**PROBLEM STATEMENT**. What you return must be an exact copy of the lines in the listing below between the line holding "run 3: critical" and the line holding "Multi-Input combinational cell", inclusive, and nothing more.

::::

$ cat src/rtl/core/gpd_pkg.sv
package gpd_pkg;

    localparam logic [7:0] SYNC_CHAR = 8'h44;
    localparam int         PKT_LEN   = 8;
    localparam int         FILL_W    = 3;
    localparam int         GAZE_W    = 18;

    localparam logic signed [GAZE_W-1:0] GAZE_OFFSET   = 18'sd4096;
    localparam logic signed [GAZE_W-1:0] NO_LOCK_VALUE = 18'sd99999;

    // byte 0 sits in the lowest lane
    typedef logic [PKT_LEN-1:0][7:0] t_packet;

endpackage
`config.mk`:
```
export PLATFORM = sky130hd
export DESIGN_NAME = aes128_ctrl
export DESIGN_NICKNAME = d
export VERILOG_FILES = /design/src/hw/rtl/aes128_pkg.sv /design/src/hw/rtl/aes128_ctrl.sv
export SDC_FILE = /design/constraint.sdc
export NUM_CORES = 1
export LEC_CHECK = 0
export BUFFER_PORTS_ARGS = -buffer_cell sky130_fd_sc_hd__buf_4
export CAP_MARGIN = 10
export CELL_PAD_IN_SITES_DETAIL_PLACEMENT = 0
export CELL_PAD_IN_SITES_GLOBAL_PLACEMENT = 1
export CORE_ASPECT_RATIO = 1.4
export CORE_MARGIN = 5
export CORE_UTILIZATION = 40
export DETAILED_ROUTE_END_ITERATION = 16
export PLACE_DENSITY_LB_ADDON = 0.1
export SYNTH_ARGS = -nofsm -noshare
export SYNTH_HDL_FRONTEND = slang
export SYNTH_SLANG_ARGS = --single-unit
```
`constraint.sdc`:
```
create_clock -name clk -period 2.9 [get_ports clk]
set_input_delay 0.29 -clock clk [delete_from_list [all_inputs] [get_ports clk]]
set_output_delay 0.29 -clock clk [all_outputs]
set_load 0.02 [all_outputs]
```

::::

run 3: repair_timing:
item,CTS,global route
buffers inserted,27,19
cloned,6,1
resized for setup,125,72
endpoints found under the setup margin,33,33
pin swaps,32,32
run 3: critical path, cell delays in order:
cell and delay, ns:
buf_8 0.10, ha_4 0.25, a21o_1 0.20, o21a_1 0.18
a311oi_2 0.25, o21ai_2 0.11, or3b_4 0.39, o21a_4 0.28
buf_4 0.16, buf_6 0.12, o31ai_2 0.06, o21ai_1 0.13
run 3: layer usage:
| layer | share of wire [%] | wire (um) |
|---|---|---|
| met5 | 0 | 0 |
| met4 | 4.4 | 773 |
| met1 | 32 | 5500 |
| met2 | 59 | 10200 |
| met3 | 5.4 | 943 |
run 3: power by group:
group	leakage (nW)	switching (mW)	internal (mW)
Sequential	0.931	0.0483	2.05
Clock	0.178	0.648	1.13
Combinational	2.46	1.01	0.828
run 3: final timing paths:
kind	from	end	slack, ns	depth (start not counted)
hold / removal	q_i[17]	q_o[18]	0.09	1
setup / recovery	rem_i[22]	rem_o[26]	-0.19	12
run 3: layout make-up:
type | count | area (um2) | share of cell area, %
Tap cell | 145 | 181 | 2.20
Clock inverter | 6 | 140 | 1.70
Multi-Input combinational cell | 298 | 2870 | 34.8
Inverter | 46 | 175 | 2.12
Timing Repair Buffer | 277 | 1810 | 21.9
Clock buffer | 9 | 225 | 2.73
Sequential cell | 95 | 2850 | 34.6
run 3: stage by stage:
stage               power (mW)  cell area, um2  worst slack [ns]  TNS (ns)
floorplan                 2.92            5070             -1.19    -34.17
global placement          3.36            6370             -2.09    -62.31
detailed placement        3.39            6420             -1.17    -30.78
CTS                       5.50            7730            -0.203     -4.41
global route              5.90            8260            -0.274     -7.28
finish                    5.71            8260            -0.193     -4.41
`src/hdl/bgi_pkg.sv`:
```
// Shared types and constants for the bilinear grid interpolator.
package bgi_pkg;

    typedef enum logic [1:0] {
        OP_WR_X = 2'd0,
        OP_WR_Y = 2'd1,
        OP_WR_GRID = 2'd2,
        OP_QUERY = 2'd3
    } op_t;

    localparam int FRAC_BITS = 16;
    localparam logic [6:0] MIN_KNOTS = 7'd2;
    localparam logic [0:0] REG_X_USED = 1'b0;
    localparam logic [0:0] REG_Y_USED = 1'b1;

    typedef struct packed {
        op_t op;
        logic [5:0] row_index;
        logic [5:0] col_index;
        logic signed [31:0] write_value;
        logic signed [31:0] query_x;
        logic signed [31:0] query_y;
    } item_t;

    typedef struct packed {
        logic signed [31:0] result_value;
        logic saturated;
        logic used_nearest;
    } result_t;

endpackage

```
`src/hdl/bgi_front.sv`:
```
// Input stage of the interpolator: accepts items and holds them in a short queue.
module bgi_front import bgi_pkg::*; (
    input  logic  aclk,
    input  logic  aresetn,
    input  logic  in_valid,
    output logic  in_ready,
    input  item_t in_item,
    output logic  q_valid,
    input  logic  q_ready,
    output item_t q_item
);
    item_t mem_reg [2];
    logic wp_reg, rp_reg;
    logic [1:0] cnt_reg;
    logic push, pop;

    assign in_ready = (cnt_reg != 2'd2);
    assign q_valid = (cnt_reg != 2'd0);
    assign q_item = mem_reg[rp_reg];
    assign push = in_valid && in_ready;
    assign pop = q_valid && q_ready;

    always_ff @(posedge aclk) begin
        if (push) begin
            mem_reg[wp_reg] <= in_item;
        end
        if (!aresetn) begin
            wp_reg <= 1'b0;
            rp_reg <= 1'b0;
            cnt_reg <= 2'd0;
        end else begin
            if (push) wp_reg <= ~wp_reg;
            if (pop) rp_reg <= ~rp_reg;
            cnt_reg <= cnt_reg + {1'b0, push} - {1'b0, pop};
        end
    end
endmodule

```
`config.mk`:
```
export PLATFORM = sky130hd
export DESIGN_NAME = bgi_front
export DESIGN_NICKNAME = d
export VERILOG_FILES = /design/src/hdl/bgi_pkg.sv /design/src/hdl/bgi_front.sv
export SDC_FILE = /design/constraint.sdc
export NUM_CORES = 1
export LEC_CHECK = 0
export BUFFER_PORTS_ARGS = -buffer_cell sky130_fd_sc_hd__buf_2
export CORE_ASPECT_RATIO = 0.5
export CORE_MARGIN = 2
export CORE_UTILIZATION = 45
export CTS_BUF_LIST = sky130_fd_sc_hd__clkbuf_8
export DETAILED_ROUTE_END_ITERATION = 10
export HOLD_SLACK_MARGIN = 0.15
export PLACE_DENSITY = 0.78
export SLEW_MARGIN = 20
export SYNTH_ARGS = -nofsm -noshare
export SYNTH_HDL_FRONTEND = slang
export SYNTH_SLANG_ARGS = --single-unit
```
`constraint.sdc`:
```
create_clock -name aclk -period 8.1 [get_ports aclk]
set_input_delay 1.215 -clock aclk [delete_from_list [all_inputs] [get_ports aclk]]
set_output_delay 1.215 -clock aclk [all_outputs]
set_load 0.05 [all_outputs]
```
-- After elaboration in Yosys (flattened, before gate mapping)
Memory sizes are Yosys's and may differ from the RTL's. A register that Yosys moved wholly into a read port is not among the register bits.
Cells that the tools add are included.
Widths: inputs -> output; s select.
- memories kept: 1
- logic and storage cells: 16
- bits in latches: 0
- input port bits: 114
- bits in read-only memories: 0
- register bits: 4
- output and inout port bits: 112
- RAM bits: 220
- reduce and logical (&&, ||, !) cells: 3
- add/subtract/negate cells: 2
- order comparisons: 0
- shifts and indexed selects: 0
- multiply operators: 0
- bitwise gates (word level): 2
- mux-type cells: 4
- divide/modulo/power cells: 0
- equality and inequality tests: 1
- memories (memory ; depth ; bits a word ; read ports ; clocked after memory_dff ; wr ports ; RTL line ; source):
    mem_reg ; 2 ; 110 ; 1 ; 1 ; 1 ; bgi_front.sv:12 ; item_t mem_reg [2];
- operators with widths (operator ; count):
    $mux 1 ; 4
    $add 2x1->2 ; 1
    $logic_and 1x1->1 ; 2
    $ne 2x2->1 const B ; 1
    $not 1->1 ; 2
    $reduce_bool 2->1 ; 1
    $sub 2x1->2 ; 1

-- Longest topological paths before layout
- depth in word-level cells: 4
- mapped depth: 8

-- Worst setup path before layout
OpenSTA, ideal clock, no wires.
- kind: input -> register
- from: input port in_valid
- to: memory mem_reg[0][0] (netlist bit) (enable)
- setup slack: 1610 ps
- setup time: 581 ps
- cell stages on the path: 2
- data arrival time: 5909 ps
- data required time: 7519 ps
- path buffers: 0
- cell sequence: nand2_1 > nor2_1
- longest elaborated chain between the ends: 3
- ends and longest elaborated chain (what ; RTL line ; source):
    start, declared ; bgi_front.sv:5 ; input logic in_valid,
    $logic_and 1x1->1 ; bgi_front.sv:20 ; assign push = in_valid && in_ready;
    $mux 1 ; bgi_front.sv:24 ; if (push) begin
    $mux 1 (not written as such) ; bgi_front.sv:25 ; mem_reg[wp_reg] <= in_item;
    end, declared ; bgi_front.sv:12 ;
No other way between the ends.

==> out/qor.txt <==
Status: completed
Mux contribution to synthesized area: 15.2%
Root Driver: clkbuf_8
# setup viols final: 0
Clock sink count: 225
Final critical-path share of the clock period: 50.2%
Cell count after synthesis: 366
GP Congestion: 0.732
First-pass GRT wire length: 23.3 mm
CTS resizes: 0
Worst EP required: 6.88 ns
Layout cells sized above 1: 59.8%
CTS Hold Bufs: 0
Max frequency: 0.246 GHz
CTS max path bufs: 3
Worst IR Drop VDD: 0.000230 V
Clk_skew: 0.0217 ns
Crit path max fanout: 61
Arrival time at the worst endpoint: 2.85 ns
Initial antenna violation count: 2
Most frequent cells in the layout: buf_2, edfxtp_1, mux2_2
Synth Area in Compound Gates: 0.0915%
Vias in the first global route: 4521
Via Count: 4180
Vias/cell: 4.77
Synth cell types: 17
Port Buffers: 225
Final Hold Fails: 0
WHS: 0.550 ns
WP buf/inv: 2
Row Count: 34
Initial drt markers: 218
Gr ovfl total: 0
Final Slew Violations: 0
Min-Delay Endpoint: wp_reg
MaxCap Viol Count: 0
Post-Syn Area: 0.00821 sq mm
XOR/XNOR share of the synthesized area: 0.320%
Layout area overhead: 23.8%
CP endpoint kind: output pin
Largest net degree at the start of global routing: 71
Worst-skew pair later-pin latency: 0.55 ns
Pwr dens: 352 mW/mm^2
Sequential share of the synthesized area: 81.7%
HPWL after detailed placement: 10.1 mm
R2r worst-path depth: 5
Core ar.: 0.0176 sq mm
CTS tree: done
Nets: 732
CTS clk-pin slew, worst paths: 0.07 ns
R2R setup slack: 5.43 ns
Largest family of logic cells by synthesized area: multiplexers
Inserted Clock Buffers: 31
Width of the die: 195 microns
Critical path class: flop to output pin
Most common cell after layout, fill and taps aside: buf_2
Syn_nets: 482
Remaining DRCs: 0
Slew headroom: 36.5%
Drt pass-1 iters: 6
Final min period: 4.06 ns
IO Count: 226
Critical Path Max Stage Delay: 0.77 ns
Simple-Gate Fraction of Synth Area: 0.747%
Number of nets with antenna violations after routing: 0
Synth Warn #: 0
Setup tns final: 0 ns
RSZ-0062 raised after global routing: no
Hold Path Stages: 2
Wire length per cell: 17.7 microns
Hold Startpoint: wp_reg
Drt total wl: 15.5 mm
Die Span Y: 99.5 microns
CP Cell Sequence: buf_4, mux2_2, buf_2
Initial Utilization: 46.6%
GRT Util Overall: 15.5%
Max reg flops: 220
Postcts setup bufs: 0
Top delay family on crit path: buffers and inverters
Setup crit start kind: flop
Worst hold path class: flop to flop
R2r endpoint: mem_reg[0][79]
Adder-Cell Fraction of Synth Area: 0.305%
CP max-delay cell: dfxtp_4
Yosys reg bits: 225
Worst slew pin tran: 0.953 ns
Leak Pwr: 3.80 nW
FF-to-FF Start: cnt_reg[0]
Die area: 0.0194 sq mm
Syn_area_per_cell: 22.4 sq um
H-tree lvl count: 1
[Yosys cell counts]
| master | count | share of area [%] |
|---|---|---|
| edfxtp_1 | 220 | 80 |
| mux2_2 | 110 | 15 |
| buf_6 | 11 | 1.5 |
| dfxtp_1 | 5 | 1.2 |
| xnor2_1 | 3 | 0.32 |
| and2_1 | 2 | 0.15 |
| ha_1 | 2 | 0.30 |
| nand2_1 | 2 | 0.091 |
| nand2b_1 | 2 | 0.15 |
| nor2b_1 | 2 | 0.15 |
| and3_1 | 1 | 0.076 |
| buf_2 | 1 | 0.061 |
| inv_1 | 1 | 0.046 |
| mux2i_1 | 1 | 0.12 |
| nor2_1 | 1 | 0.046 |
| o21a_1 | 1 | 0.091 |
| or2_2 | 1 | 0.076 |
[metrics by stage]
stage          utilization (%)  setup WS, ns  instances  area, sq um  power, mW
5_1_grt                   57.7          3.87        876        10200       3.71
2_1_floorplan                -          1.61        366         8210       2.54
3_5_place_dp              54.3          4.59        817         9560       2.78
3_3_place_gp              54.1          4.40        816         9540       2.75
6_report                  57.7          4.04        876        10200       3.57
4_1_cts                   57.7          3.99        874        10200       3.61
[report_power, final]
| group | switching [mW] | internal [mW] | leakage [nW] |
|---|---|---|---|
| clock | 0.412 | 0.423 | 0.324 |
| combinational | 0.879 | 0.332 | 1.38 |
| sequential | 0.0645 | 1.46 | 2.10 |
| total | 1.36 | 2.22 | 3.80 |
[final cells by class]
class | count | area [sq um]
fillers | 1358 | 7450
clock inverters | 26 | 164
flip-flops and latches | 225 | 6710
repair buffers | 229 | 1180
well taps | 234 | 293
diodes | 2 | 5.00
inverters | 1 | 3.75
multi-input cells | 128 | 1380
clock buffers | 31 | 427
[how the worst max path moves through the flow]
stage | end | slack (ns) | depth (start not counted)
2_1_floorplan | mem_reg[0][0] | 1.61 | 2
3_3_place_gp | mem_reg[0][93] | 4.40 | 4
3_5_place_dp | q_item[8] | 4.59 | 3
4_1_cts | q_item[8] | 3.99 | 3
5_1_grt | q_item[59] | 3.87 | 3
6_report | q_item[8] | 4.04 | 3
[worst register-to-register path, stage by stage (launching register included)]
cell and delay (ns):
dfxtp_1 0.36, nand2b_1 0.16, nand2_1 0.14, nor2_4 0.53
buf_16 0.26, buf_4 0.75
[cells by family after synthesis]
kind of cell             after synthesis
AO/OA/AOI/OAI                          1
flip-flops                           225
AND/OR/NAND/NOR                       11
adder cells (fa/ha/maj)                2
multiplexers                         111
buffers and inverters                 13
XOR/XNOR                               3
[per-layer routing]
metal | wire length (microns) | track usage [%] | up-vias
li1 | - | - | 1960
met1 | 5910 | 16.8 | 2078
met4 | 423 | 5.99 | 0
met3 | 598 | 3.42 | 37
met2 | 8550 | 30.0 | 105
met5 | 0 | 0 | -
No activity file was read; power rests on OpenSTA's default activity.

::::

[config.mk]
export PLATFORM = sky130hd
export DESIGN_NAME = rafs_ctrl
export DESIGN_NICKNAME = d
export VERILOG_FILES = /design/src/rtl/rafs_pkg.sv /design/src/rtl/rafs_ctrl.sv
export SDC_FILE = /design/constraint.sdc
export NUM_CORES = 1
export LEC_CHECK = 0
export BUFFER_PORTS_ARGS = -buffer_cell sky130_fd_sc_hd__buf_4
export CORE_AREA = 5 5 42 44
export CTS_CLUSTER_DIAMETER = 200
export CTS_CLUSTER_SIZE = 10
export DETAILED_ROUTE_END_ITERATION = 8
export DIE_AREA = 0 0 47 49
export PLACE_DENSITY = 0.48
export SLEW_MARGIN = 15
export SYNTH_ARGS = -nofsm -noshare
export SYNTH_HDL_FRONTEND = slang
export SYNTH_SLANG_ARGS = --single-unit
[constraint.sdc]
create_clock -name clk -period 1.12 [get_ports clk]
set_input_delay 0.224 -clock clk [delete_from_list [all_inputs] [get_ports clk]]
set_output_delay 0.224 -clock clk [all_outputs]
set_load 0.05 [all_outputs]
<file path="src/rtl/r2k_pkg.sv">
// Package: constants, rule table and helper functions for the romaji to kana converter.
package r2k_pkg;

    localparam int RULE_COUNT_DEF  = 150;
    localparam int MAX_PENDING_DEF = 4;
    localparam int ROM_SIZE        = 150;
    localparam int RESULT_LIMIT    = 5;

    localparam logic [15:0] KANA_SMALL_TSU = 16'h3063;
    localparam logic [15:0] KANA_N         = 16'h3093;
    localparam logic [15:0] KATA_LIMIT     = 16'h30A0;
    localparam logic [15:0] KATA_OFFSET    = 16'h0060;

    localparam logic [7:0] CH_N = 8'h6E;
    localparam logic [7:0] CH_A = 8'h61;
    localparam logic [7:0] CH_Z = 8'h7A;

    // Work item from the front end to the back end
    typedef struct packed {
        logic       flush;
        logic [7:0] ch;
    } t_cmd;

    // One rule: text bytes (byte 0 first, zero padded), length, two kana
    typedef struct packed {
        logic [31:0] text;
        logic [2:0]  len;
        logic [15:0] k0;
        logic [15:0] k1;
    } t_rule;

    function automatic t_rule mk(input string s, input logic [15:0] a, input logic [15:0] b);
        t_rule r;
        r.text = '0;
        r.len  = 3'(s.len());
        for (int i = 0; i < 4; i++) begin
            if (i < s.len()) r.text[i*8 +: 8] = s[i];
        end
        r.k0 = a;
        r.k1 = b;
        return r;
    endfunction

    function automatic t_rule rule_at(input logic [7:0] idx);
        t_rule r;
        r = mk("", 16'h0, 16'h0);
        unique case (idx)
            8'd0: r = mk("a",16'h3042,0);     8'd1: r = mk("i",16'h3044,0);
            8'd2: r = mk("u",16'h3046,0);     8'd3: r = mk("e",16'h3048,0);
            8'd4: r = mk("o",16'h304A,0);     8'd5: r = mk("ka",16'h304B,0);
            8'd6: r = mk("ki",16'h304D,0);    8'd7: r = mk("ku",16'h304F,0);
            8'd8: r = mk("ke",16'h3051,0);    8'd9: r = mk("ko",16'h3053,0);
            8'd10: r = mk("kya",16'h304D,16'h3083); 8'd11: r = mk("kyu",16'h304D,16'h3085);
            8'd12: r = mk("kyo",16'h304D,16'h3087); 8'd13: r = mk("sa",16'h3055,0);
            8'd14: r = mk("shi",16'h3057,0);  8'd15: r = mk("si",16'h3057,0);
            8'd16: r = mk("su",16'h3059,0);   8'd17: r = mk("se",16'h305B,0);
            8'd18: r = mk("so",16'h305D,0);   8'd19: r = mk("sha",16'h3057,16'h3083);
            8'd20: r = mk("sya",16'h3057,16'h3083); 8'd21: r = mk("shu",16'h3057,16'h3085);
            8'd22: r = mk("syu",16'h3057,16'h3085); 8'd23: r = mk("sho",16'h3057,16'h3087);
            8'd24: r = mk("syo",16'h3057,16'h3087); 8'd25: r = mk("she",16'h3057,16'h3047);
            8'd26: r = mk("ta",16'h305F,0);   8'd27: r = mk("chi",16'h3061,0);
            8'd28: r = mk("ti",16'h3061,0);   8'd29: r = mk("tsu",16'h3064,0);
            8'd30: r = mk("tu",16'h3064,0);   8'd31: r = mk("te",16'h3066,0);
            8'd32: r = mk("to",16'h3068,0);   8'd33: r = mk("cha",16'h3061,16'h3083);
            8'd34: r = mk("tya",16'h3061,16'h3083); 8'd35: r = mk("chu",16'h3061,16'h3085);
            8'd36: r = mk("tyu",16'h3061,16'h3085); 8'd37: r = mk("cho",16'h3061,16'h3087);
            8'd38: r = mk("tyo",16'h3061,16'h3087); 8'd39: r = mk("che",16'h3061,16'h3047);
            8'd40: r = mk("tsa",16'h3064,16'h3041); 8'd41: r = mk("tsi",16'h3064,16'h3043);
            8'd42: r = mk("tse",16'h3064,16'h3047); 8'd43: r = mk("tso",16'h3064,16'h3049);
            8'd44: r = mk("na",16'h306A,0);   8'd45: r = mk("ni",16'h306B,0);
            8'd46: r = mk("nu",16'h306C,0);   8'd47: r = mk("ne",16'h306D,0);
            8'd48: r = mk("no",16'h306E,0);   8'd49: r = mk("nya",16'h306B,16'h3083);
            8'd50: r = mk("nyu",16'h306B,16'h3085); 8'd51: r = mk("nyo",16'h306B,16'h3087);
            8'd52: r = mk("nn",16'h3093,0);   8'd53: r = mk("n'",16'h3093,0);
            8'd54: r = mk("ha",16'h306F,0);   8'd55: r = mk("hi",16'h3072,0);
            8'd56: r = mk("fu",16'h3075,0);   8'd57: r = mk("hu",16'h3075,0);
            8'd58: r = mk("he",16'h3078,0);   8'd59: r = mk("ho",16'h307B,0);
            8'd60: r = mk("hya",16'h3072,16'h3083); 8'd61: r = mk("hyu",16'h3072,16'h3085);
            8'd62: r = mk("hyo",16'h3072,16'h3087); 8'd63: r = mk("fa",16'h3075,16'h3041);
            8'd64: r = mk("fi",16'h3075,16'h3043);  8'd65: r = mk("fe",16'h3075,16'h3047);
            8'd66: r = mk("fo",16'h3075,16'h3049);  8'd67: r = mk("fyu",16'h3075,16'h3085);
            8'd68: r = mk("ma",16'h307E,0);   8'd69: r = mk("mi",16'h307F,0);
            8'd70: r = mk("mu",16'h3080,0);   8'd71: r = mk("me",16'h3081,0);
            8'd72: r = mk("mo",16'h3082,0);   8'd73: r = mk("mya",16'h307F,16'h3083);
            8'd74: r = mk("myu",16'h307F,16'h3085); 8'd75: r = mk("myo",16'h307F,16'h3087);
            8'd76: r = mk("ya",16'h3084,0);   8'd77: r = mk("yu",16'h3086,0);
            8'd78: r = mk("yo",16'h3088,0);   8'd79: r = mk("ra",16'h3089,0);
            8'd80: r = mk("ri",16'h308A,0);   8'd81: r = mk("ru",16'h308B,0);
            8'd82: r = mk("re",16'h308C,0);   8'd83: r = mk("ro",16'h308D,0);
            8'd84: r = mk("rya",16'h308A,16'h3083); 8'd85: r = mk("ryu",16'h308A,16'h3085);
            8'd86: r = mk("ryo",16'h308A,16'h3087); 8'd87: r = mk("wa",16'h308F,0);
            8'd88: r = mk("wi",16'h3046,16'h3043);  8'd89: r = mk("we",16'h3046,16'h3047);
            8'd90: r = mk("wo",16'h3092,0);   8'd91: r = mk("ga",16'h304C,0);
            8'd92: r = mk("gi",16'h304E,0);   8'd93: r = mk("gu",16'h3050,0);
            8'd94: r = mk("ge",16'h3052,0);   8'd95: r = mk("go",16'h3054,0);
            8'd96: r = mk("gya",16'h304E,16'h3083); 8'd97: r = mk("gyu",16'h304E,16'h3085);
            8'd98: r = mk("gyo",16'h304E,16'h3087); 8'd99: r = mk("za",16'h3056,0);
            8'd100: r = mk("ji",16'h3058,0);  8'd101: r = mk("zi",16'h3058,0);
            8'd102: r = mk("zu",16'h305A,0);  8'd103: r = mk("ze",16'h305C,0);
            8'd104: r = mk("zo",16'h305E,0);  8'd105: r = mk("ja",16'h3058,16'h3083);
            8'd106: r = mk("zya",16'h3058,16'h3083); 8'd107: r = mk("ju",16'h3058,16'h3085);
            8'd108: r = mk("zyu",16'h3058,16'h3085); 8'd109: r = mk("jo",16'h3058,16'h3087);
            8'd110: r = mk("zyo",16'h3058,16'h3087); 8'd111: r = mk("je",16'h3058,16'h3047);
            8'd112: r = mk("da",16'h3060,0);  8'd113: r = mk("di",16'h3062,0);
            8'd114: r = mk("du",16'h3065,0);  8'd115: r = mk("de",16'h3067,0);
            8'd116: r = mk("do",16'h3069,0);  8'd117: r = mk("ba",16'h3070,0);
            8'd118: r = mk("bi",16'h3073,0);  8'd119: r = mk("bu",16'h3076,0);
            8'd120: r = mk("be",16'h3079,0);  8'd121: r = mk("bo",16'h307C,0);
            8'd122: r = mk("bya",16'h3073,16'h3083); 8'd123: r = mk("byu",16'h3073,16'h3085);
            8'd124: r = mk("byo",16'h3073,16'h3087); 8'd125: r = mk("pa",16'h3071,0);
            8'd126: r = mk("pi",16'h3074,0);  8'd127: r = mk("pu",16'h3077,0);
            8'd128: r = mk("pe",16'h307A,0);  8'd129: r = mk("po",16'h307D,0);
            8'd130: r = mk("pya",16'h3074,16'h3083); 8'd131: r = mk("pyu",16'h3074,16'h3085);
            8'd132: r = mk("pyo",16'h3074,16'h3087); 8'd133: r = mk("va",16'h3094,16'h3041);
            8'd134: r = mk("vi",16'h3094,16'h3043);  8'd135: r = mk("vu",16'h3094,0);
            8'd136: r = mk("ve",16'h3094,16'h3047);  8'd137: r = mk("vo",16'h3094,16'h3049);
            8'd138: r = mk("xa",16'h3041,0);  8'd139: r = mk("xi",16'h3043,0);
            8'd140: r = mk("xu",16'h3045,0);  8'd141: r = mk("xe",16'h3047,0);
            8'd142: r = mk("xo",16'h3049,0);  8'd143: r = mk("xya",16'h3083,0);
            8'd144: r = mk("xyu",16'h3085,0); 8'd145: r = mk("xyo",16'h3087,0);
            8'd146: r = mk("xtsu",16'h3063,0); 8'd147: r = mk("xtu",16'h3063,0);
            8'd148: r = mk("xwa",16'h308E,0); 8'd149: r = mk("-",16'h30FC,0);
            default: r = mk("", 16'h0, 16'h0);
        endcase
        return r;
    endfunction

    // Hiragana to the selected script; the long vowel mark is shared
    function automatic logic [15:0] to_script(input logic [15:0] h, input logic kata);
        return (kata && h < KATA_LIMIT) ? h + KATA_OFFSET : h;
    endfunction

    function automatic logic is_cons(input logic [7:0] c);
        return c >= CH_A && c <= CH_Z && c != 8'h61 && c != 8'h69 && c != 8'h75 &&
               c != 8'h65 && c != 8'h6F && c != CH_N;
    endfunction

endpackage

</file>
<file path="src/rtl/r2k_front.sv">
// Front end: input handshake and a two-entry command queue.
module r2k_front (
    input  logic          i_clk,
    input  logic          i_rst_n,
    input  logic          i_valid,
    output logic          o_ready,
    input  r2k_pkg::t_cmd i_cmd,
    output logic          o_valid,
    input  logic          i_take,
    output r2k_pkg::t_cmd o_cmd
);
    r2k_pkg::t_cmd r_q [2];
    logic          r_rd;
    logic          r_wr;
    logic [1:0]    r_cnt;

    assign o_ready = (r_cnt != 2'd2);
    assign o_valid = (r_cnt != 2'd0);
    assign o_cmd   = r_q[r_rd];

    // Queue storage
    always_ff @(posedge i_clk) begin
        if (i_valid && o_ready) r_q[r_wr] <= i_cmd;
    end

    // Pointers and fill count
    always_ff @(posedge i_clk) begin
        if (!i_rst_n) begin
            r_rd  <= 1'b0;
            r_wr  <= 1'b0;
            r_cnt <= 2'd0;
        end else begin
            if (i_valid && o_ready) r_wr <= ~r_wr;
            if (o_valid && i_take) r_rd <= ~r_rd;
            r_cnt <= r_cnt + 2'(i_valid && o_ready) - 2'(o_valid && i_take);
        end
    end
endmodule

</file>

::::

**RESPONSE**.
run 3: critical path, cell delays in order:
cell and delay, ns:
buf_8 0.10, ha_4 0.25, a21o_1 0.20, o21a_1 0.18
a311oi_2 0.25, o21ai_2 0.11, or3b_4 0.39, o21a_4 0.28
buf_4 0.16, buf_6 0.12, o31ai_2 0.06, o21ai_1 0.13
run 3: layer usage:
| layer | share of wire [%] | wire (um) |
|---|---|---|
| met5 | 0 | 0 |
| met4 | 4.4 | 773 |
| met1 | 32 | 5500 |
| met2 | 59 | 10200 |
| met3 | 5.4 | 943 |
run 3: power by group:
group	leakage (nW)	switching (mW)	internal (mW)
Sequential	0.931	0.0483	2.05
Clock	0.178	0.648	1.13
Combinational	2.46	1.01	0.828
run 3: final timing paths:
kind	from	end	slack, ns	depth (start not counted)
hold / removal	q_i[17]	q_o[18]	0.09	1
setup / recovery	rem_i[22]	rem_o[26]	-0.19	12
run 3: layout make-up:
type | count | area (um2) | share of cell area, %
Tap cell | 145 | 181 | 2.20
Clock inverter | 6 | 140 | 1.70
Multi-Input combinational cell | 298 | 2870 | 34.8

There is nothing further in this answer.